Perhaps as a result, it was at once a typically Foxian form of counterbalance — and deeply unfair — when Fox News' Bret Baier reported, wrongly, that Clinton's email server was hacked by at least five foreign intelligence agencies, and that indictments were likely to ensue from the Clinton Foundation case. He had to take back both allegations — reckless ones to get so wrong with so few days left.

The media's final barrage has felt like the end of a July Fourth celebration, with all the remaining firecrackers set off at once.

Trump presented the media with a problem for which it had no playbook to consult.

It seemed all the rules of engagement changed unilaterally. Stories that would have sunk previous candidates bounced off his armor-plated hull. Statements he made, and the morally and factually indefensible positions he took, failed to sink him — both because the media isn't the monolith it once was, and because the industry has been diminished and has diminished itself.

There is no unifying voice of authority, no Cronkite anymore to tell us what to believe. The New York Times' credibility with Trump's America trends toward nil. Bruni, Krugman, Collins, Kristof and Friedman can write a million columns, but will change few minds among hardcore Trump voters. Megyn Kelly's skepticism may well have hurt him as much as David Fahrenthold's digging for The Washington Post.
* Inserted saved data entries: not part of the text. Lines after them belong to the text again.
File: src/sv/rxr_pkg.sv
// Shared types and constants for the receive reorder ACK bitmap block.
`timescale 1ns / 1ps
`default_nettype none

package rxr_pkg;

  // Fixed field widths
  localparam int SEQ_W    = 32;
  localparam int SIZE_W   = 16;
  localparam int FLOW_W   = 4;
  localparam int SACK_W   = 64;
  localparam int FLOW_CODES = 16;

  // Packet size register value after reset
  localparam logic [SIZE_W-1:0] PKT_SIZE_RESET = 16'd1000;

  // Request action codes
  localparam logic ACTION_DATA  = 1'b0;
  localparam logic ACTION_CLEAR = 1'b1;

  // Sequencer states
  typedef enum logic [3:0] {
    ST_CLEAR,
    ST_IDLE,
    ST_READ,
    ST_LOAD,
    ST_DIV_EXP,
    ST_DIV_SEQ,
    ST_DIV_NEXT,
    ST_DRAIN,
    ST_WRITE
  } rxr_state_t;

  // Start request to the shared divider
  typedef struct packed {
    logic              start;
    logic [SEQ_W-1:0]  dividend;
    logic [SIZE_W-1:0] divisor;
  } rxr_div_req_t;

  // Result from the shared divider
  typedef struct packed {
    logic             busy;
    logic             done;
    logic [SEQ_W-1:0] quotient;
  } rxr_div_rsp_t;

endpackage

`default_nettype wire

File: src/sv/rxr_ram.sv
// Generic single-port RAM with registered read data.
`timescale 1ns / 1ps
`default_nettype none

module rxr_ram #(
  parameter int WIDTH = 96,
  parameter int DEPTH = 16
) (
  input  wire logic                                   clk,
  input  wire logic                                   we,
  input  wire logic [(DEPTH > 1 ? $clog2(DEPTH) : 1)-1:0] addr,
  input  wire logic [WIDTH-1:0]                       wdata,
  output logic      [WIDTH-1:0]                       rdata
);

  logic [WIDTH-1:0] mem [DEPTH];

  // Write on enable, read the addressed entry every cycle
  always_ff @(posedge clk) begin
    if (we) begin
      mem[addr] <= wdata;
    end
    rdata <= mem[addr];
  end

endmodule

`default_nettype wire

File: src/sv/rxr_div.sv
// Iterative restoring divider, 32-bit dividend by 16-bit divisor, one bit per cycle.
`timescale 1ns / 1ps
`default_nettype none

module rxr_div
  import rxr_pkg::*;
(
  input  wire logic         clk,
  input  wire logic         rst,
  input  wire rxr_div_req_t req,
  output rxr_div_rsp_t      rsp
);

  localparam int CNT_W = $clog2(SEQ_W);

  logic              busy;
  logic              done;
  logic [CNT_W-1:0]  cnt;
  logic [SIZE_W-1:0] divisor;
  logic [SIZE_W-1:0] rem;
  logic [SEQ_W-1:0]  quo;

  logic [SIZE_W:0]   trial;
  logic              fits;

  // Trial subtract of the divisor from the shifted partial remainder
  always_comb begin
    trial = {rem, quo[SEQ_W-1]};
    fits  = (trial >= {1'b0, divisor});
  end

  // Control: start, count bit steps, pulse done
  always_ff @(posedge clk) begin
    if (rst) begin
      busy <= 1'b0;
      done <= 1'b0;
      cnt  <= '0;
    end else begin
      done <= 1'b0;
      if (req.start) begin
        busy <= 1'b1;
        cnt  <= '0;
      end else if (busy) begin
        cnt <= cnt + CNT_W'(1);
        if (cnt == CNT_W'(SEQ_W - 1)) begin
          busy <= 1'b0;
          done <= 1'b1;
        end
      end
    end
  end

  // Datapath: shift in one dividend bit, keep remainder, shift in quotient bit
  always_ff @(posedge clk) begin
    if (req.start) begin
      divisor <= req.divisor;
      rem     <= '0;
      quo     <= req.dividend;
    end else if (busy) begin
      rem <= fits ? SIZE_W'(trial - {1'b0, divisor}) : trial[SIZE_W-1:0];
      quo <= {quo[SEQ_W-2:0], fits};
    end
  end

  assign rsp.busy     = busy;
  assign rsp.done     = done;
  assign rsp.quotient = quo;

endmodule

`default_nettype wire

File: src/sv/rx_reorder_ack_bitmap.sv
// Top level: per-flow selective ACK reorder tracker with a shared iterative divider.
//
//   channel | direction | handshake                    | payload
//   --------+-----------+------------------------------+------------------------------------
//   in      | request   | in_valid / in_ready          | action, flow, seq, size
//   out     | response  | out_valid / out_ready        | ack_flow, cum_ack_seq, sack_bitmap,
//           |           |                              | has_gap
//   cfg     | write     | cfg_wr_en (no wait)          | cfg_wr_data (packet size)
//
// A clear request passes through read, load and write. A data request divides the
// expected packet number and its own sequence number by the packet size, and an
// in-order one also the advanced expected number before it drains buffered packets.
// Each division holds the sequencer until the divider signals done.
// After reset a sweep zeroes every entry of the flow table; in_ready is low then.
// One request is worked at a time; in_ready is high only while idle. The result
// sits in an output register, so a new request is taken while it waits, and
// the sequencer holds before its table write until that register is free.
`timescale 1ns / 1ps
`default_nettype none

module rx_reorder_ack_bitmap
  import rxr_pkg::*;
#(
  parameter int NUM_FLOWS   = 16,
  parameter int WINDOW_BITS = 64
) (
  input  wire logic              clk,
  input  wire logic              rst,
  // Configuration
  input  wire logic              cfg_wr_en,
  input  wire logic [SIZE_W-1:0] cfg_wr_data,
  // Request channel
  input  wire logic              in_valid,
  output logic                   in_ready,
  input  wire logic              action,
  input  wire logic [FLOW_W-1:0] flow,
  input  wire logic [SEQ_W-1:0]  seq,
  input  wire logic [SIZE_W-1:0] size,
  // ACK channel
  output logic                   out_valid,
  input  wire logic              out_ready,
  output logic [FLOW_W-1:0]      ack_flow,
  output logic [SEQ_W-1:0]       cum_ack_seq,
  output logic [SACK_W-1:0]      sack_bitmap,
  output logic                   has_gap
);

  localparam int IDX_W  = (NUM_FLOWS > 1) ? $clog2(NUM_FLOWS) : 1;
  localparam int WIN_IW = (WINDOW_BITS > 1) ? $clog2(WINDOW_BITS) : 1;
  localparam int ENT_W  = SEQ_W + WINDOW_BITS;

  // Configuration register
  logic [SIZE_W-1:0] packet_size;
  logic [SIZE_W-1:0] step;

  // Sequencer and working registers
  rxr_state_t             state, state_next;
  logic [IDX_W-1:0]       clr_idx;
  logic                   act_q;
  logic [FLOW_W-1:0]      flow_q;
  logic [IDX_W-1:0]       fidx_q;
  logic [SEQ_W-1:0]       seq_q;
  logic [SIZE_W-1:0]      size_q;
  logic [SEQ_W-1:0]       exp_q;
  logic [SEQ_W-1:0]       epsn_q;
  logic [WINDOW_BITS-1:0] bm_q;
  logic                   gap_q;

  // Flow table
  logic                   ram_we;
  logic [IDX_W-1:0]       ram_addr;
  logic [ENT_W-1:0]       ram_wdata;
  logic [ENT_W-1:0]       ram_rdata;
  logic [SEQ_W-1:0]       rd_exp;
  logic [WINDOW_BITS-1:0] rd_bm;

  // Divider
  rxr_div_req_t div_req;
  rxr_div_rsp_t div_rsp;

  // Decision terms
  logic [SEQ_W-1:0]       diff;
  logic                   in_win;
  logic [SEQ_W-1:0]       exp_plus_size;
  logic [SEQ_W-1:0]       adv;
  logic [WINDOW_BITS-1:0] bm_shifted;
  logic                   out_free;

  // Flow number to table index, wrapped by the flow count
  logic [IDX_W-1:0] flow_map [FLOW_CODES];
  for (genvar g = 0; g < FLOW_CODES; g++) begin : g_flow_map
    assign flow_map[g] = IDX_W'(g % NUM_FLOWS);
  end

  // Hold the packet size register; zero acts as one
  always_ff @(posedge clk) begin
    if (rst) begin
      packet_size <= PKT_SIZE_RESET;
    end else if (cfg_wr_en) begin
      packet_size <= cfg_wr_data;
    end
  end
  assign step = (packet_size == '0) ? SIZE_W'(1) : packet_size;

  rxr_ram #(
    .WIDTH (ENT_W),
    .DEPTH (NUM_FLOWS)
  ) u_table (
    .clk   (clk),
    .we    (ram_we),
    .addr  (ram_addr),
    .wdata (ram_wdata),
    .rdata (ram_rdata)
  );

  rxr_div u_div (
    .clk (clk),
    .rst (rst),
    .req (div_req),
    .rsp (div_rsp)
  );

  assign rd_exp = ram_rdata[WINDOW_BITS +: SEQ_W];
  assign rd_bm  = ram_rdata[WINDOW_BITS-1:0];

  // Window position of the packet and the advance of the expected packet number
  always_comb begin
    diff          = div_rsp.quotient - epsn_q;
    in_win        = (div_rsp.quotient >= epsn_q) && (diff < SEQ_W'(WINDOW_BITS));
    exp_plus_size = exp_q + SEQ_W'(size_q);
    adv           = div_rsp.quotient - epsn_q;
    if ((div_rsp.quotient < epsn_q) || (adv >= SEQ_W'(WINDOW_BITS))) begin
      bm_shifted = '0;
    end else begin
      bm_shifted = bm_q >> adv[WIN_IW-1:0];
    end
  end

  assign out_free = !out_valid || out_ready;

  // Next state, table access and divider starts
  always_comb begin
    state_next       = state;
    in_ready         = 1'b0;
    ram_we           = 1'b0;
    ram_addr         = fidx_q;
    ram_wdata        = {exp_q, bm_q};
    div_req.start    = 1'b0;
    div_req.dividend = seq_q;
    div_req.divisor  = step;
    case (state)
      ST_CLEAR: begin
        ram_we    = 1'b1;
        ram_addr  = clr_idx;
        ram_wdata = '0;
        if (clr_idx == IDX_W'(NUM_FLOWS - 1)) begin
          state_next = ST_IDLE;
        end
      end
      ST_IDLE: begin
        in_ready = 1'b1;
        if (in_valid) begin
          state_next = ST_READ;
        end
      end
      ST_READ: begin
        state_next = ST_LOAD;
      end
      ST_LOAD: begin
        if (act_q == ACTION_CLEAR) begin
          state_next = ST_WRITE;
        end else begin
          div_req.start    = 1'b1;
          div_req.dividend = rd_exp;
          state_next       = ST_DIV_EXP;
        end
      end
      ST_DIV_EXP: begin
        if (div_rsp.done) begin
          div_req.start    = 1'b1;
          div_req.dividend = seq_q;
          state_next       = ST_DIV_SEQ;
        end
      end
      ST_DIV_SEQ: begin
        if (div_rsp.done) begin
          if (in_win && (diff == '0)) begin
            div_req.start    = 1'b1;
            div_req.dividend = exp_plus_size;
            state_next       = ST_DIV_NEXT;
          end else begin
            state_next = ST_WRITE;
          end
        end
      end
      ST_DIV_NEXT: begin
        if (div_rsp.done) begin
          state_next = ST_DRAIN;
        end
      end
      ST_DRAIN: begin
        if (!bm_q[0]) begin
          state_next = ST_WRITE;
        end
      end
      ST_WRITE: begin
        if (out_free) begin
          ram_we     = 1'b1;
          state_next = ST_IDLE;
        end
      end
      default: begin
        state_next = ST_IDLE;
      end
    endcase
  end

  // State register and sweep counter
  always_ff @(posedge clk) begin
    if (rst) begin
      state   <= ST_CLEAR;
      clr_idx <= '0;
    end else begin
      state <= state_next;
      if (state == ST_CLEAR) begin
        clr_idx <= clr_idx + IDX_W'(1);
      end
    end
  end

  // Working registers: capture request, load entry, update window, drain
  always_ff @(posedge clk) begin
    case (state)
      ST_IDLE: begin
        if (in_valid) begin
          act_q  <= action;
          flow_q <= flow;
          fidx_q <= flow_map[flow];
          seq_q  <= seq;
          size_q <= size;
        end
      end
      ST_LOAD: begin
        gap_q <= 1'b0;
        if (act_q == ACTION_CLEAR) begin
          exp_q <= '0;
          bm_q  <= '0;
        end else begin
          exp_q <= rd_exp;
          bm_q  <= rd_bm;
        end
      end
      ST_DIV_EXP: begin
        if (div_rsp.done) begin
          epsn_q <= div_rsp.quotient;
        end
      end
      ST_DIV_SEQ: begin
        if (div_rsp.done && in_win) begin
          if (diff == '0) begin
            exp_q <= exp_plus_size;
          end else begin
            bm_q  <= bm_q | (WINDOW_BITS'(1) << diff[WIN_IW-1:0]);
            gap_q <= 1'b1;
          end
        end
      end
      ST_DIV_NEXT: begin
        if (div_rsp.done) begin
          bm_q <= bm_shifted;
        end
      end
      ST_DRAIN: begin
        if (bm_q[0]) begin
          bm_q  <= bm_q >> 1;
          exp_q <= exp_q + SEQ_W'(step);
        end
      end
      default: begin
      end
    endcase
  end

  // Output register: load the ACK on write, drop valid when taken
  always_ff @(posedge clk) begin
    if (rst) begin
      out_valid <= 1'b0;
    end else if ((state == ST_WRITE) && out_free) begin
      out_valid <= 1'b1;
    end else if (out_ready) begin
      out_valid <= 1'b0;
    end
  end

  always_ff @(posedge clk) begin
    if ((state == ST_WRITE) && out_free) begin
      ack_flow    <= flow_q;
      cum_ack_seq <= exp_q;
      sack_bitmap <= SACK_W'(bm_q);
      has_gap     <= gap_q || (bm_q != '0);
    end
  end

endmodule

`default_nettype wire
File: config.mk
export PLATFORM = sky130hd
export DESIGN_NAME = rx_reorder_ack_bitmap
export DESIGN_NICKNAME = d
export VERILOG_FILES = /design/src/sv/rxr_pkg.sv /design/src/sv/rxr_ram.sv /design/src/sv/rxr_div.sv /design/src/sv/rx_reorder_ack_bitmap.sv
export SDC_FILE = /design/constraint.sdc
export NUM_CORES = 2
export LEC_CHECK = 0
export ABC_AREA = 1
export BUFFER_PORTS_ARGS = -buffer_cell sky130_fd_sc_hd__buf_2
export CORE_ASPECT_RATIO = 1.1
export CORE_UTILIZATION = 30
export CTS_BUF_LIST = sky130_fd_sc_hd__clkbuf_8
export CTS_CLUSTER_SIZE = 20
export DETAILED_ROUTE_END_ITERATION = 16
export HOLD_SLACK_MARGIN = 0.1
export PLACE_DENSITY = 0.53
export SYNTH_ARGS = -nofsm -noshare
export SYNTH_HDL_FRONTEND = slang
export SYNTH_SLANG_ARGS = --single-unit
File: constraint.sdc
create_clock -name clk -period 8 [get_ports clk]
set_input_delay 0.8 -clock clk [delete_from_list [all_inputs] [get_ports clk]]
set_output_delay 0.8 -clock clk [all_outputs]
set_load 0.1 [all_outputs]
Word-level counts from Yosys, hierarchy flattened
Memory sizes are Yosys's and may differ from the RTL's. A register that Yosys moved wholly into a read port is not among the register bits.
Index checks and enable logic that the tools add are counted.

cells by class
  bitwise gates (word level) = 3
  multiplexer cells = 47
  shift operators = 2
  reduce and logical (&&, ||, !) cells = 26
  add/subtract/negate cells = 6
  equal/unequal tests = 21
  $lt $le $gt $ge = 5

operators with widths
  kind                  count
  $mux 64               6
  $pmux 64 s4           1
  $mux 32               6
  $mux 33               4
  $pmux 33 s3           1
  $mux 96               1
  $pmux 32 s3           1
  $add 32x16->32        2
  $or 64x64->64         1
  $reduce_bool 64->1    1
  $shl 1x6->64 const A  1
  $shr 64x6->64         1
  $mux 4                10
  $pmux 4 s9            1
  $ge 32x32->1          1
  $ge 32x7->1 const B   1
  $logic_not 32->1      1
  $lt 32x32->1          1
  $lt 32x7->1 const B   1
  $mux 16               2
  $sub 32x32->32        1
  $ge 17x16->1          1
  $eq 4x3->1 const B    4
  $logic_not 16->1      1
  other kinds (27)      59

storage, ports and cells
  memory bits (writable) = 1536
  word-level logic and storage cells = 135
  memories = 2
  memory bits (read-only) = 64
  input bits = 74
  flip-flop bits (word level) = 379

memory list
  name              depth  bits a word  rd ports  clocked after memory_dff  write ports  line                          source
  u_table.mem       16     96           1         1                         1            rxr_ram.sv:16                 logic [WIDTH-1:0] mem [DEPTH];
  (name not given)  16     4            1         1                         0            rx_reorder_ack_bitmap.sv:238  fidx_q <= flow_map[flow];

Depth between registers and ports, before layout
  depth after elaboration = 8
  depth in mapped cells = 25

Modules after synthesis
A second synthesis with hierarchy kept.

unflattened totals
  cell total of the unflattened synthesis = 10110
  area, all modules = 93447.1 µm²

modules (own cells, without submodules)
  module                 sequential area each (µm²)  cells each  instances  area each (µm²)
  rxr_ram                48046.1                     6279        1          66023.3
  rx_reorder_ack_bitmap  8998.6                      3315        1          23324.9
  rxr_div                1901.8                      516         1          4098.9

Least setup slack after synthesis
No wires, ideal clock.

  path type = in2reg
  start point = in out_ready
  end point = reg ack_flow[0], enable pin
  data arrival time = 7.738 ns
  slack = -0.424 ns
  stages on the path = 2
  data required time = 7.315 ns
  path through = nor2_1 nor3_1

between the ends
  word-level cells in the longest chain between the ends = 2

ends and longest elaborated chain
  item                  line                          source
  from (decl)           rx_reorder_ack_bitmap.sv:41   input wire logic out_ready,
  $logic_or 1x1->1      rx_reorder_ack_bitmap.sv:139  assign out_free = !out_valid || out_ready;
  $logic_and 1x1->1     rx_reorder_ack_bitmap.sv:296  if ((state == ST_WRITE) && out_free) begin
  to (signal assigned)  rx_reorder_ack_bitmap.sv:297  ack_flow <= flow_q;
  to (decl)             rx_reorder_ack_bitmap.sv:42   output logic [FLOW_W-1:0] ack_flow,

No other way between the ends.
A chain may end at the register's enable or synchronous reset.

Worst setup path in the final report
  start point = reg u_div.quo[2]
  end point = reg bm_q[26], enable pin

between the ends
  word-level cells in the longest chain between the ends = 6
  elaborated cells on any way between the ends = 9
  those cells by class = add/sub (1); order compare (2); eq/ne (2); reduce/logical (4)

ends and longest elaborated chain
  item                          line                          source
  from (decl)                   rxr_div.sv:21                 logic [SEQ_W-1:0] quo;
  from (signal assigned)        rxr_div.sv:58                 quo <= req.dividend;
  from (signal assigned)        rxr_div.sv:61                 quo <= {quo[SEQ_W-2:0], fits};
  $sub 32x32->32                rx_reorder_ack_bitmap.sv:128  diff = div_rsp.quotient - epsn_q;
  $lt 32x7->1                   rx_reorder_ack_bitmap.sv:129  in_win = (div_rsp.quotient >= epsn_q) && (diff < SEQ_W'(WINDOW_BITS));
  $logic_and 1x1->1             rx_reorder_ack_bitmap.sv:129
  $logic_and 1x1->1             rx_reorder_ack_bitmap.sv:259  if (div_rsp.done && in_win) begin
  $ne 2x2->1 (no line)          -
  $reduce_and 5->1 (no line) *  -
  to (signal assigned)          rx_reorder_ack_bitmap.sv:263  bm_q <= bm_q | (WINDOW_BITS'(1) << diff[WIN_IW-1:0]);
  to (signal assigned)          rx_reorder_ack_bitmap.sv:270  bm_q <= bm_shifted;
  to (signal assigned)          rx_reorder_ack_bitmap.sv:275  bm_q <= bm_q >> 1;
  to (decl)                     rx_reorder_ack_bitmap.sv:66   logic [WINDOW_BITS-1:0] bm_q;

Every way passes the cells marked *; elsewhere a longest branch is shown, timed or not.

==> flow_summary.yaml <==
routing:
  drc_errors: 0
  routedWlPerCell_um: 25.8
  ant_nets: 0
  routed_wl_um: 285000
  avgViaCountPerCell: 5.29
  drtIter0Drc: 6742
  drt_first_pass_iters: 6
  vias: 58300
cells_and_area:
  layout-drive-gt1-share: 0.116
  layout_common_cells: "edfxtp_1 (1,867), nand2_1 (910), a22oi_1 (768), a21oi_1 (584), inv_1 (521)"
  fillCellCount: 27400
  utilization: 0.347
  layout_commonest_cell: "edfxtp_1"
  syn2layout_area_growth_pct: 15.0
  final_nets: 7206
  fin_area_um2: 96600
  stdcell_count: 11000
placed_design:
  dp_cells: 10300
  port_buffers: 176
  place_ws_ns: 2.66
  dp_hpwl_um: 162000
  gp_congestion: 0.953
  placed_area_um2: 89100
logic_synthesis:
  synth_ff_type: "edfxtp_1"
  netlist_area_um2: 84000
  synth_nets: 6889
  yosysWarnings: 0
  ys_seq_elements: 2011
  syn_avg_cell_area_um2: 12.5
  synth_edf_count: 1867
  ys_types: 56
  ys_seq_area_frac: 0.702
  async_flop_share: 0
  syn_inst: 6728
worst_setup_path:
  critical_path.max_fanout: 64
  crit_arrival_ns: 6.09
  required_ns: 8.61
  startpoint_type: "register"
  worstSetupPathType: "register to register"
  r2r_slack_ns: 2.52
  end_kind: "register"
floorplanning:
  initial_core_util: 0.302
  row_count: 203
  core_um2: 278000
  die-area_um2: 282000
  die_h_um: 557
  num_io_pins: 177
  die_x_um: 506
sta:
  tns_ns: 0
  slew_headroom: 0.0442
  hold_viol: 0
  period_share: 0.685
  fin_hold_ws_ns: 0.233
  fin_skew_ns: 0.137
  setup_viol: 0
  tightest_slew_ns: 1.43
  fin_ws_ns: 2.52
  fmax_mhz: 182
  period_minus_slack_ns: 5.48
  drv_slew: 0
  rsz0062_at_grt: "false"
grt:
  antenna_found_initial: 19
  grt.total_usage: 0.196
  first_global_vias: 57100
  grt-ovfl-total: 0
  grt_first_pass_wirelength_um: 407000
  grt_max_degree: 160
power_and_ir_drop:
  clkPwrFrac: 0.289
  pwr-share-seq: 0.458
  swShare: 0.344
  p_leak_nw: 34.0
  p_int_mw: 20.6
  p_switching_mw: 10.8
  p_per_area_nw_per_um2: 325
  irDropWorstVdd_v: 0.000703
  power_frac_comb: 0.253
  total_power_mw: 31.4
status:
  status: "finished clean"
clock_network:
  cts.sinks: 2011
  clk_pin_slew_ns: 0.06
  postCtsSetupBuffers: 0
  clock_latency_ns: 1.10
  cts_buffers: 358
  cts-htree-levels: 5
  cts_resized: 0
  cts_buffer_depth: 4
  cts_tree: "done"
  cts_root_buffer: "clkbuf_8"
run:
  drv_cap: 0
hold_path:
  min_path_type: "primary input to register"
-- layout make-up --
type,count,area (µm²),area share
Timing Repair Buffer,355,2610,0.0270
Inverter,420,1600,0.0165
Clock buffer,395,5440,0.0563
Antenna cell,10,25.0,0.000259
Multi-Input combinational cell,3899,22100,0.229
Sequential cell,2011,58900,0.610
Clock inverter,244,1230,0.0127
Tap cell,3690,4620,0.0478
-- state kept, by name, indices dropped and copies added (netlist names), 5 cells and up --
name	cells
cum_ack_seq	32
u_div.rem	16
bm_q	64
u_table.mem	1536
epsn_q	32
u_div.divisor	16
u_div.quo	32
u_table.rdata	96
sack_bitmap	64
size_q	16
packet_size	16
exp_q	32
seq_q	32
u_div.cnt	5
-- path summary, 6_finish.rpt --
check | start | end | cells after the start
min reg2reg | u_div.quo[26] | epsn_q[26] | 0
max reg2reg | u_div.quo[2] | bm_q[26] | 21
min | cfg_wr_en | packet_size[10] | 3
max | u_div.quo[2] | bm_q[26] | 21
-- what timing repair did --
item	CTS	global route
hold endpoints to repair	80	0
hold buffers	77	0
setup endpoints to repair	0	0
It took months for old-fashioned media to figure out how and where to pierce Trump's armor. Even then, it seemed clear their firepower is not what it once was.

Republican primary voters deserved a fuller accounting of Trump's business record — his failure and successes, and his attempts to depress the levers of power at every level of government. They deserved to understand how he handled himself as a person. They needed to be equipped to make decisions; instead, they were treated as a captive audience to keep entertained.

During the general election season, coverage lurched from lurid headline to lurid headline, with gaffe, exposé and context speeding past like so many cars on a bullet train. Readers and viewers needed time to take stock and assess, but instead watched, clicked and read it all — almost as absorbed with Trump as the candidate himself.

The press corps may have administered a rough justice to Trump — too easy on him in the early going, unremitting in the final stages.

News outlets may learn once again to have a steadier hand on the throttle. Or this race may set the terms of engagement between the media and political figures for the foreseeable future.